When looking at the paper-is-cited-by-paper binary relation in an undirected manner: Is all research connected to each other or will there be many connected components?
In other words: Is there a way from a, say, computer science paper to a chemistry paper by walking along the citation graph? Let's say we are only looking at publications in established, well-known conferences conferences/journals.
When looking at the paper-is-cited-by-paper binary relation in an undirected manner: Is all research connected to each other or will there be clusters?
First, it's possible to have an unconnected paper. Unlikely, but possible, to write something that has no citations and is never cited. This is clearly an edge case, but you did say all.
Second, all research can connect, but there can still be clusters. The two are not mutually exclusive - fields will cluster, presumably, but there will then be some links between fields. My suspicion, from personal experience, is that these papers will be methodological in focus primarily.
In other words: Is there a way from a, say, computer science paper to a chemistry paper by walking along the citation graph?
Third, yes, you could get from a CS paper to a Chemistry paper. I know this because I can trace that tree in my own work, and the work my work cites. The path isn't even all that convoluted or exciting.

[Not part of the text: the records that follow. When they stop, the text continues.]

File: src/rtl/plab4_net_router_output_ctrl_arb_sep_if.sv
// rtl/plab4_net_router_output_ctrl_arb_sep_if.sv - request/grant/output bundle for one router output port
interface plab4_net_router_output_ctrl_arb_sep_if;
    logic       reqs_p0;
    logic       reqs_p1;
    logic       reqs_p2;
    logic       domain_p0;
    logic       domain_p1;
    logic       domain_p2;
    logic       grants_p0;
    logic       grants_p1;
    logic       grants_p2;
    logic       out_val;
    logic       out_rdy;
    logic       out_domain;
    logic [1:0] xbar_sel;

    // requester / downstream side: drives requests and ready, observes grants
    modport master (
        output reqs_p0, reqs_p1, reqs_p2,
        output domain_p0, domain_p1, domain_p2,
        output out_rdy,
        input  grants_p0, grants_p1, grants_p2,
        input  out_val, out_domain, xbar_sel
    );

    // allocator side
    modport slave (
        input  reqs_p0, reqs_p1, reqs_p2,
        input  domain_p0, domain_p1, domain_p2,
        input  out_rdy,
        output grants_p0, grants_p1, grants_p2,
        output out_val, out_domain, xbar_sel
    );
endinterface

File: src/rtl/plab4_net_router_output_ctrl_arb_sep.sv
// rtl/plab4_net_router_output_ctrl_arb_sep.sv - two-domain output allocator with alternating domain pick and per-domain round-robin
module plab4_net_router_output_ctrl_arb_sep #(
    parameter int p_num_inputs = 3,
    parameter int p_cnt_nbits  = 16
) (
    input  logic                   clk,
    input  logic                   reset,
    plab4_net_router_output_ctrl_arb_sep_if.slave bus,
    output logic [p_cnt_nbits-1:0] cnt_d1,
    output logic [p_cnt_nbits-1:0] cnt_d2
);

    logic       last_dom;
    logic [1:0] ptr_d1;
    logic [1:0] ptr_d2;

    logic [2:0] reqs;
    logic [2:0] doms;
    logic [2:0] c0;
    logic [2:0] c1;
    logic       any0;
    logic       any1;
    logic       any_req;
    logic       sel_dom;
    logic [2:0] cand;
    logic [1:0] ptr;
    logic [1:0] idx0;
    logic [1:0] idx1;
    logic [1:0] idx2;
    logic [1:0] win;
    logic [2:0] win_oh;
    logic [1:0] win_next;
    logic       xfer;

    assign reqs = {bus.reqs_p2, bus.reqs_p1, bus.reqs_p0};
    assign doms = {bus.domain_p2, bus.domain_p1, bus.domain_p0};

    // Picks the domain (alternating on a tie) and the winning input inside it
    always_comb begin
        c0      = reqs & ~doms;
        c1      = reqs & doms;
        any0    = |c0;
        any1    = |c1;
        any_req = any0 | any1;
        if (any0 && any1) sel_dom = ~last_dom;
        else              sel_dom = any1;
        cand = sel_dom ? c1 : c0;
        ptr  = sel_dom ? ptr_d2 : ptr_d1;
        // scan order ptr, ptr+1, ptr+2 (all mod 3)
        idx0 = ptr;
        idx1 = (ptr == 2'd2) ? 2'd0 : ptr + 2'd1;
        idx2 = (ptr == 2'd0) ? 2'd2 : ptr - 2'd1;
        if      (cand[idx0]) win = idx0;
        else if (cand[idx1]) win = idx1;
        else if (cand[idx2]) win = idx2;
        else                 win = 2'd0;
        win_oh = 3'b000;
        if (any_req) begin
            case (win)
                2'd0:    win_oh = 3'b001;
                2'd1:    win_oh = 3'b010;
                default: win_oh = 3'b100;
            endcase
        end
        win_next = (win == 2'd2) ? 2'd0 : win + 2'd1;
    end

    // Drives the handshake outputs; reset forces idle with domain tag 1
    always_comb begin
        bus.out_val    = any_req & ~reset;
        xfer           = bus.out_val & bus.out_rdy;
        bus.grants_p0  = win_oh[0] & bus.out_rdy & ~reset;
        bus.grants_p1  = win_oh[1] & bus.out_rdy & ~reset;
        bus.grants_p2  = win_oh[2] & bus.out_rdy & ~reset;
        bus.xbar_sel   = bus.out_val ? win : 2'd0;
        if (reset)        bus.out_domain = 1'b1;
        else if (any_req) bus.out_domain = sel_dom;
        else              bus.out_domain = last_dom;
    end

    // Arbitration state advances only on a completed transfer
    always_ff @(posedge clk) begin
        if (reset) begin
            last_dom <= 1'b1;
            ptr_d1   <= 2'd0;
            ptr_d2   <= 2'd0;
            cnt_d1   <= '0;
            cnt_d2   <= '0;
        end else if (xfer) begin
            last_dom <= sel_dom;
            if (sel_dom) begin
                ptr_d2 <= win_next;
                if (cnt_d2 != '1) cnt_d2 <= cnt_d2 + 1'b1;
            end else begin
                ptr_d1 <= win_next;
                if (cnt_d1 != '1) cnt_d1 <= cnt_d1 + 1'b1;
            end
        end
    end

endmodule
File: src/flat_wrapper.sv
// flat-port wrapper written by rule: the top's interface ports become plain ports
module plab4_net_router_output_ctrl_arb_sep_flat 
#(
    parameter int p_num_inputs = 3,
    parameter int p_cnt_nbits  = 16
)
  (clk, reset, cnt_d1, cnt_d2, bus_reqs_p0, bus_reqs_p1, bus_reqs_p2, bus_domain_p0, bus_domain_p1, bus_domain_p2, bus_out_rdy, bus_grants_p0, bus_grants_p1, bus_grants_p2, bus_out_val, bus_out_domain, bus_xbar_sel);
  plab4_net_router_output_ctrl_arb_sep_if bus_i ();
  input  logic clk;
  input  logic reset;
  output logic [p_cnt_nbits-1:0] cnt_d1;
  output logic [p_cnt_nbits-1:0] cnt_d2;
  input wire logic [$bits(bus_i.reqs_p0)-1:0] bus_reqs_p0;
  input wire logic [$bits(bus_i.reqs_p1)-1:0] bus_reqs_p1;
  input wire logic [$bits(bus_i.reqs_p2)-1:0] bus_reqs_p2;
  input wire logic [$bits(bus_i.domain_p0)-1:0] bus_domain_p0;
  input wire logic [$bits(bus_i.domain_p1)-1:0] bus_domain_p1;
  input wire logic [$bits(bus_i.domain_p2)-1:0] bus_domain_p2;
  input wire logic [$bits(bus_i.out_rdy)-1:0] bus_out_rdy;
  output wire logic [$bits(bus_i.grants_p0)-1:0] bus_grants_p0;
  output wire logic [$bits(bus_i.grants_p1)-1:0] bus_grants_p1;
  output wire logic [$bits(bus_i.grants_p2)-1:0] bus_grants_p2;
  output wire logic [$bits(bus_i.out_val)-1:0] bus_out_val;
  output wire logic [$bits(bus_i.out_domain)-1:0] bus_out_domain;
  output wire logic [$bits(bus_i.xbar_sel)-1:0] bus_xbar_sel;
  assign bus_i.reqs_p0 = bus_reqs_p0;
  assign bus_i.reqs_p1 = bus_reqs_p1;
  assign bus_i.reqs_p2 = bus_reqs_p2;
  assign bus_i.domain_p0 = bus_domain_p0;
  assign bus_i.domain_p1 = bus_domain_p1;
  assign bus_i.domain_p2 = bus_domain_p2;
  assign bus_i.out_rdy = bus_out_rdy;
  assign bus_grants_p0 = bus_i.grants_p0;
  assign bus_grants_p1 = bus_i.grants_p1;
  assign bus_grants_p2 = bus_i.grants_p2;
  assign bus_out_val = bus_i.out_val;
  assign bus_out_domain = bus_i.out_domain;
  assign bus_xbar_sel = bus_i.xbar_sel;
  plab4_net_router_output_ctrl_arb_sep #(.p_num_inputs(p_num_inputs), .p_cnt_nbits(p_cnt_nbits)) u_core (.clk(clk), .reset(reset), .bus(bus_i), .cnt_d1(cnt_d1), .cnt_d2(cnt_d2));
endmodule
File: config.mk
export PLATFORM = sky130hd
export DESIGN_NAME = plab4_net_router_output_ctrl_arb_sep_flat
export DESIGN_NICKNAME = d
export VERILOG_FILES = /design/src/rtl/plab4_net_router_output_ctrl_arb_sep_if.sv /design/src/rtl/plab4_net_router_output_ctrl_arb_sep.sv /design/src/flat_wrapper.sv
export SDC_FILE = /design/constraint.sdc
export NUM_CORES = 1
export LEC_CHECK = 0
export ABC_AREA = 0
export CAP_MARGIN = 5
export CORE_AREA = 2 2 69 71
export DETAILED_ROUTE_END_ITERATION = 6
export DIE_AREA = 0 0 71 73
export PLACE_DENSITY_LB_ADDON = 0.05
export SYNTH_ARGS = -nofsm -noshare
export SYNTH_HDL_FRONTEND = slang
export SYNTH_SLANG_ARGS = --single-unit
File: constraint.sdc
create_clock -name clk -period 2.68 [get_ports clk]
set_input_delay 0.536 -clock clk [delete_from_list [all_inputs] [get_ports clk]]
set_output_delay 0.536 -clock clk [all_outputs]
set_load 0.005 [all_outputs]
==> flow_summary.yaml <==
outcome:
  run_status: "finished, violations left"
  violations: "negative setup slack"
sta:
  slew-limit-headroom_pct: 67.2
  worst_slack_ns: -0.128
  report.final.slew_viol_count: 0
  finalSetupViolCount: 4
  finalSetupTns_ns: -0.206
  timing.clock.skew_ns: 0.00419
  worstMarginPinSlew_ns: 0.486
  highest_attainable_clock_frequency_mhz: 356
  final.min_clock_period_ns: 2.81
  rsz_0062_raised_after_global_routing: "yes"
  final_critical_path_share_of_the_clock_period_pct: 105
  hold_violations: 0
drt:
  detail_route.first_pass.iterations: 4
  ant_nets: 0
  route.vias.total: 2049
  wire_per_inst_um: 12.6
  drt_iter0_drc: 122
  drt_wirelength_um: 4940
  vias_per_cell: 5.23
  route.detailed.drc: 0
yosys:
  yosysMostFrequentCell: "sky130_fd_sc_hd__nor2_1"
  number_of_nets_produced_by_synthesis: 267
  synth.top_cells.by_area: "sky130_fd_sc_hd__dfxtp_1, sky130_fd_sc_hd__nor2_1, sky130_fd_sc_hd__xnor2_1"
  synth_ff_type: "sky130_fd_sc_hd__dfxtp_1"
  yosysUniqueCellTypes: 45
  post-synth-top-area-fraction_pct: 35.0
  synth.yosys.seq_area_share_pct: 35.0
  post_synth_inst_count: 256
  avgSynthCellArea_um2: 8.26
  yosys_warnings: 0
  flop_and_latch_count_out_of_synthesis: 37
  async_set_or_reset_flop_fraction_in_the_synthesized_netlist_pct: 0
  synth_edf_count: 0
  mappedNetlistArea_mm2: 0.00211
  yosysTopAreaCell: "sky130_fd_sc_hd__dfxtp_1"
  synth_common_cells: "sky130_fd_sc_hd__nor2_1, sky130_fd_sc_hd__dfxtp_1, sky130_fd_sc_hd__nand2_1"
clocking:
  cts.htree.levels: 2
  cts_tree: "yes"
  numCtsBuffers: 5
  cts_root_buffer: "sky130_fd_sc_hd__clkbuf_8"
  cts_sinks: 37
  worstSkewPairLatency_ns: 0.28
  cts_buffer_depth: 2
  clk_pin_slew_ns: 0.07
setup_path:
  ff2ff_path_depth: 7
  cpMaxStageDelayCell: "sky130_fd_sc_hd__maj3_2"
  critical_path.cell_chain: "clkbuf_2 -> a222oi_1 -> buf_4 -> nor2b_2 -> a211o_1 -> maj3_2 -> a211oi_2 -> nor2_1 -> buf_2"
  setup.reg_to_reg.worst_slack_ns: 0.72
  reg2reg_from: "u_core.cnt_d1[6]$_SDFFE_PP0P_"
  timing.critical_path.from_type: "input pin"
  worst-setup-path-type: "input pin to primary output"
  crit_fanout: 2
  crit_arrival_ns: 2.27
  regToRegEndpoint: "u_core.cnt_d1[13]$_SDFFE_PP0P_"
  max_stage_delay_ns: 0.33
  critical_path.endpoint_type: "primary output"
  crit_required_ns: 2.14
layout:
  post_route_cells_drive_above_1_share_pct: 24.9
  filler_cell_count: 423
  nets: 349
  areaGrowthSynthToFinish_pct: 41.1
  utilization_pct: 65.8
  antenna-diode-count: 0
  final-seq-area_um2: 741
  multiInputGateArea_mm2: 0.00134
die:
  die_h_um: 73
  floorplan.io_pins: 48
  dieArea_mm2: 0.00518
  initial_util_pct: 46.6
  core_region_area_mm2: 0.00454
  core.rowCount: 25
  floorplan.die.width_um: 71
power_and_ir_drop:
  ir_worst_vdd_v: 0.000303
  seq_power_share_pct: 49.1
  pwr-share-clk_pct: 33.7
  power.switching_fraction_pct: 25.2
  power-per-cell-area_mw_per_mm2: 387
  total_switching_power_mw: 0.291
  power.static_leakage_nw: 1.11
  intPower_mw: 0.864
  power.share.combinational_pct: 17.2
global_routing:
  grt.total_usage_pct: 19.7
  globalRoute.totalOverflow: 0
  initial_antenna_violation_count: 0
  grt_pass1_wl_um: 8310
  vias_in_the_first_global_route: 1801
  grt_start_max_net_pins: 34
worst_hold_path:
  worstHoldPathCells: 2
  min-delay-path-class: "flop to flop"
  hold_end: "u_core.ptr_d2[1]$_SDFFE_PP0P_"
  min_from: "u_core.ptr_d2[1]$_SDFFE_PP0P_"
placement:
  globalplace.congestion: 0.832
  numPortBuffers: 47
  half_perimeter_wire_length_after_placement_um: 3490
run:
  max_cap_violations: 0
## stage by stage
stage | total power [mW] | cells | worst slack (ns) | cell area, um^2 | hold slack (ns)
2_1_floorplan | 0.667 | 256 | 0.0830 | 2110 | 0.430
3_3_place_gp | 0.761 | 378 | -0.780 | 2850 | 0.454
3_5_place_dp | 0.762 | 378 | -0.820 | 2850 | 0.459
4_1_cts | 1.16 | 392 | -0.276 | 3010 | 0.469
5_1_grt | 1.21 | 392 | -0.197 | 2980 | 0.494
6_report | 1.15 | 392 | -0.128 | 2980 | 0.470
## cell families (layout without fill, tap and decap cells)
family,after synthesis,count (layout),share of synthesized area (%)
XOR/XNOR,30,30,12.4
flip-flops,37,37,35.0
AND/OR/NAND/NOR,137,137,35.7
buffers and inverters,19,101,4.32
multiplexers,2,2,0.947
adder cells (fa/ha/maj),3,3,1.72
AO/OA/AOI/OAI,28,28,9.88
## critical path: cells and delay by family
family / cells / cell delay, ns
fa+ha+maj: 1 / 0.33
simple gates: 2 / 0.11
buf+inv: 3 / 0.40
compound gates: 3 / 0.89
## worst max-delay path by stage
stage	slack, ns	end	start
finish	-0.13	bus_grants_p0	bus_domain_p0
global route	-0.20	bus_grants_p0	bus_domain_p0
CTS	-0.28	bus_grants_p0	bus_reqs_p0
detailed placement	-0.82	bus_grants_p0	bus_reqs_p0
global placement	-0.78	bus_grants_p0	bus_reqs_p0
floorplan	0.08	bus_grants_p0	bus_domain_p0
## routing by layer
metal  wire length (um)  GRT usage (%)  up-vias
met5                  0              0        -
met4                 46           5.03        0
met3                205           4.42        5
met2               2280           32.5       39
met1               2420           26.1      937
li1                   -              -     1068
## placed cells by master, fill, tap and decap left out, types with 3 or more instances in the layout
master / n
sky130_fd_sc_hd__nor2_1: 43
sky130_fd_sc_hd__buf_4: 37
sky130_fd_sc_hd__dfxtp_1: 37
sky130_fd_sc_hd__clkdlybuf4s50_1: 35
sky130_fd_sc_hd__nand2_1: 20
sky130_fd_sc_hd__nand3_1: 18
sky130_fd_sc_hd__xnor2_1: 16
sky130_fd_sc_hd__xor2_1: 14
sky130_fd_sc_hd__nand4_1: 10
sky130_fd_sc_hd__nor4_2: 9
sky130_fd_sc_hd__clkbuf_2: 8
sky130_fd_sc_hd__inv_1: 7
sky130_fd_sc_hd__and3_1: 7
sky130_fd_sc_hd__clkbuf_8: 6
sky130_fd_sc_hd__nor3_1: 5
sky130_fd_sc_hd__nor2b_2: 4
sky130_fd_sc_hd__nand2b_1: 4
sky130_fd_sc_hd__and2_1: 3
sky130_fd_sc_hd__a31oi_1: 3
sky130_fd_sc_hd__o211ai_1: 3
sky130_fd_sc_hd__o21ai_1: 3
sky130_fd_sc_hd__nor3_2: 3
sky130_fd_sc_hd__and4_1: 3
sky130_fd_sc_hd__buf_2: 3
## area by class of cell
type | count | area share, %
sequential | 37 | 24.8
timing repair buffer | 86 | 24.2
multi-input combinational | 200 | 44.8
tap | 54 | 2.27
clock buffer | 7 | 2.89
inverter | 8 | 1.01
## flip-flops by register name, indices dropped and copies added (netlist names)
register         cells
u_core.ptr_d2        2
u_core.cnt_d2       16
u_core.ptr_d1        2
u_core.cnt_d1       16
u_core.last_dom      1
## timing repair
item / in CTS / in global routing
pin swaps: 7 / 10
buffers inserted: 8 / 1
hold buffers: 0 / 0
setup endpoints to repair: 7 / 5
resized for setup: 29 / 21
gates cloned: 0 / 0
## power groups by stage
stage          registers (mW)  logic [mW]  clock network, mW
2_1_floorplan           0.576      0.0918                  0
3_3_place_gp            0.579       0.182                  0
3_5_place_dp            0.579       0.183                  0
4_1_cts                 0.566       0.196              0.400
5_1_grt                 0.567       0.217              0.422
6_report                0.567       0.199              0.389
Note: power is estimated with default switching activity, not from simulation.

Most likely not (but almost). Apart from the specific papers without references that people have already mentioned, we can look at crawls of large collections of papers. Take, for example, this dataset of all papers in the theoretical high-energy physics section of ArXiv:
Nodes 27770
Nodes in largest WCC 27400 (0.987)
The largest weakly connected component (WCC) is what you're after: the largest subset of papers that are connected to each other by a path of citations (ignoring direction). While the largest WCC is almost as big as the entire graph, there are papers outside it. Usually, with graph like this, these form little clusters of their own.
For a more cross-domain dataset, consider the citeseer graph, again a small proportion of papers, outside the largest WCC.
Now, of course, these datasets don't contain all of academia, and adding more papers would mean connecting some islands to the WCC, but I'd say adding more papers also adds new little islands. No matter what rule you use to decide which papers count and which don't, I think you always end up with disconnected islands.
Of course, if your question is whether any randomly chosen paper in domain A is likely to be connected with a random paper in domain B, the answer is yes. There will be a large WCC encompassing all domains, and a few tiny islands. I've seen visualizations to this effect, but unfortunately I can't find them at the moment.
In short, no. For starters, and perhaps surprisingly to many folks, a large number of papers in the scholarly literature have neither incoming nor outgoing citations. These obviously won't be connected to anything else. Let's throw these out and look only that set of papers that do cite journal articles or do receive citations from journal articles. Even then, not all articles are connection by citation relationships.
Depending on which data set one uses, the fraction of papers in the giant component of a citation graph will vary, but in my experience typically 90-95% of papers will be in this giant component and the rest will be singletons or members of small connected components.
I don't see how this can be answered short of actually generating the relevant graph and analyzing it. All answers here are simply conjecture. Very reasonable conjecture, based on valid assumptions and reaching conclusions that I find very plausible, but conjecture nonetheless.
I would expect most papers to be connected by a (sometimes very long) path, but not all. However, there is no way of demonstrating this unless we have the graph. I'd be interested to check this, by the way. If anyone has an idea of how to get the relevant nodes and edges, I'd be happy to give it a go.
Until then, I'm afraid this question has to remain unanswered.
I'm sure, each paper is connected to all others. The question is, how long is this citation way from one paper to the other. This is the sort of the 5 handshakes rule thing.
I bet, one can even prove that all academic texts are interconnected through the works of, for example, Sigmund Freud.